Bravo Gousto!
“I feel apprehensive at mealtimes as I’m just not sure how things are going to taste. When I go to friends’ houses, I can’t share in the pizzas they order. I take my own food.”
This is what it is like to live with parosmia, a distortion of taste and smell, that my niece Hannah has suffered since having Covid a year ago. She has lost much of her senses of taste and smell and what remains makes many foods smell deeply unpleasant and taste even worse. There aren’t any current proven treatments for this condition, nor is there any certainty about how long this might last –for a 17 year old it’s quite a tough reality to digest.
Hannah feels this condition is invisible and ignored – that as we move on from life post-covid, this is something she just has to live with. After hours spent trawling the internet for advice she has embarked on smell training and also acupuncture but currently feels her efforts are more scattergun than targeted.
Enter Gousto, who in partnership with the charity AbScent have launched free ‘Flavour Saviour’ kits to help consumers ‘retrain their senses and rediscover the joy of mealtimes’. The kit includes 4 jars of fragrance, as well as ingredients chosen to trigger the basic tastes. The promise is that users will reconnect with their lost sense of smell and fall back in love with food.

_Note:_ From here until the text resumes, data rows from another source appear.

`src/rtl/serial_pkg.sv`:
```
// Shared types for the serial word link (transmitter and receiver side).
// Parity frame support is compiled in with SERIAL_TX_PARITY_EN.
package serial_pkg;

  typedef enum logic [1:0] {
    IDLE   = 2'd0,
    SHIFT  = 2'd1,
    PARITY = 2'd2
  } tx_state_t;

  function automatic int cnt_w(input int w);
    return $clog2(w);
  endfunction

endpackage

```
`src/rtl/serial_word_tx_piso_shreg.sv`:
```
// Load / shift-left register with zero fill; exposes only the MSB tap
// that feeds the serial output.
module piso_shreg #(
  parameter int W = 8
) (
  input  logic         clk,
  input  logic         rst,
  input  logic         load,
  input  logic         shift,
  input  logic [W-1:0] d,
  output logic         msb
);

  logic [W-1:0] q_q, q_d;

  always_comb begin
    q_d = q_q;
    if (load) begin
      q_d = d;
    end else if (shift) begin
      q_d = {q_q[W-2:0], 1'b0};
    end
  end

  always_ff @(posedge clk or posedge rst) begin
    if (rst) begin
      q_q <= '0;
    end else begin
      q_q <= q_d;
    end
  end

  assign msb = q_q[W-1];

endmodule

```
`src/rtl/serial_word_tx.sv`:
```
// Parallel-in, serial-out word transmitter, MSB first, valid/ready input.
// Define SERIAL_TX_PARITY_EN to append an even-parity bit to every frame.
module serial_word_tx
  import serial_pkg::*;
#(
  parameter int W = 8
) (
  input  logic         clk,
  input  logic         rst,
  input  logic         clr,
  input  logic [W-1:0] d,
  input  logic         valid_in,
  output logic         ready_out,
  output logic         sout,
  output logic         sout_en,
  output logic         last,
  output tx_state_t    dbg_state
);

  // Handshake: a word transfers on a rising edge where valid_in && ready_out
  // && !clr; the producer holds d and valid_in until that edge.
  localparam int CW = cnt_w(W);

  tx_state_t     state_q, state_d;
  logic [CW-1:0] cnt_q, cnt_d;
  logic          accept;
  logic          tap;
  logic          final_bit;

  assign final_bit = (state_q == SHIFT) && (cnt_q == '0);
  assign accept    = valid_in && ready_out && !clr;
  assign dbg_state = state_q;

`ifdef SERIAL_TX_PARITY_EN
  logic par_q, par_d;

  assign ready_out = (state_q == IDLE) || (state_q == PARITY);
  assign last      = (state_q == PARITY);
  assign sout_en   = (state_q == SHIFT) || (state_q == PARITY);
  assign sout      = (state_q == SHIFT)  ? tap   :
                     (state_q == PARITY) ? par_q : 1'b0;
`else
  assign ready_out = (state_q == IDLE) || final_bit;
  assign last      = final_bit;
  assign sout_en   = (state_q == SHIFT);
  // Gated so a word left over after an abort never leaks onto the link.
  assign sout      = (state_q == SHIFT) && tap;
`endif

  always_comb begin
    state_d = state_q;
    cnt_d   = cnt_q;
`ifdef SERIAL_TX_PARITY_EN
    par_d   = par_q;
`endif
    if (accept) begin
      cnt_d = CW'(W - 1);
`ifdef SERIAL_TX_PARITY_EN
      par_d = ^d;
`endif
    end
    if (clr) begin
      state_d = IDLE;
    end else begin
      case (state_q)
        IDLE: begin
          if (accept) state_d = SHIFT;
        end
        SHIFT: begin
          if (cnt_q != '0) begin
            cnt_d = cnt_q - 1'b1;
          end else begin
`ifdef SERIAL_TX_PARITY_EN
            state_d = PARITY;
`else
            state_d = accept ? SHIFT : IDLE;
`endif
          end
        end
`ifdef SERIAL_TX_PARITY_EN
        PARITY: begin
          state_d = accept ? SHIFT : IDLE;
        end
`endif
        default: state_d = IDLE;
      endcase
    end
  end

  always_ff @(posedge clk or posedge rst) begin
    if (rst) begin
      state_q <= IDLE;
      cnt_q   <= '0;
`ifdef SERIAL_TX_PARITY_EN
      par_q   <= 1'b0;
`endif
    end else begin
      state_q <= state_d;
      cnt_q   <= cnt_d;
`ifdef SERIAL_TX_PARITY_EN
      par_q   <= par_d;
`endif
    end
  end

  piso_shreg #(.W(W)) u_shreg (
    .clk   (clk),
    .rst   (rst),
    .load  (accept),
    .shift (state_q == SHIFT),
    .d     (d),
    .msb   (tap)
  );

endmodule

```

For Hannah, this is an initiative to be applauded. That a well-known brand such as Gousto is recognising this condition, de-medicalising the process of smell training, talking about a love of food, and packaging the whole thing with Gousto style means she’s finally found a positive message with which she wants to engage.
The jury is out on whether it will work for Hannah. But bravo Gousto for bringing this condition into the mainstream and attempting to help sufferers ‘bring back the joy of mealtimes’.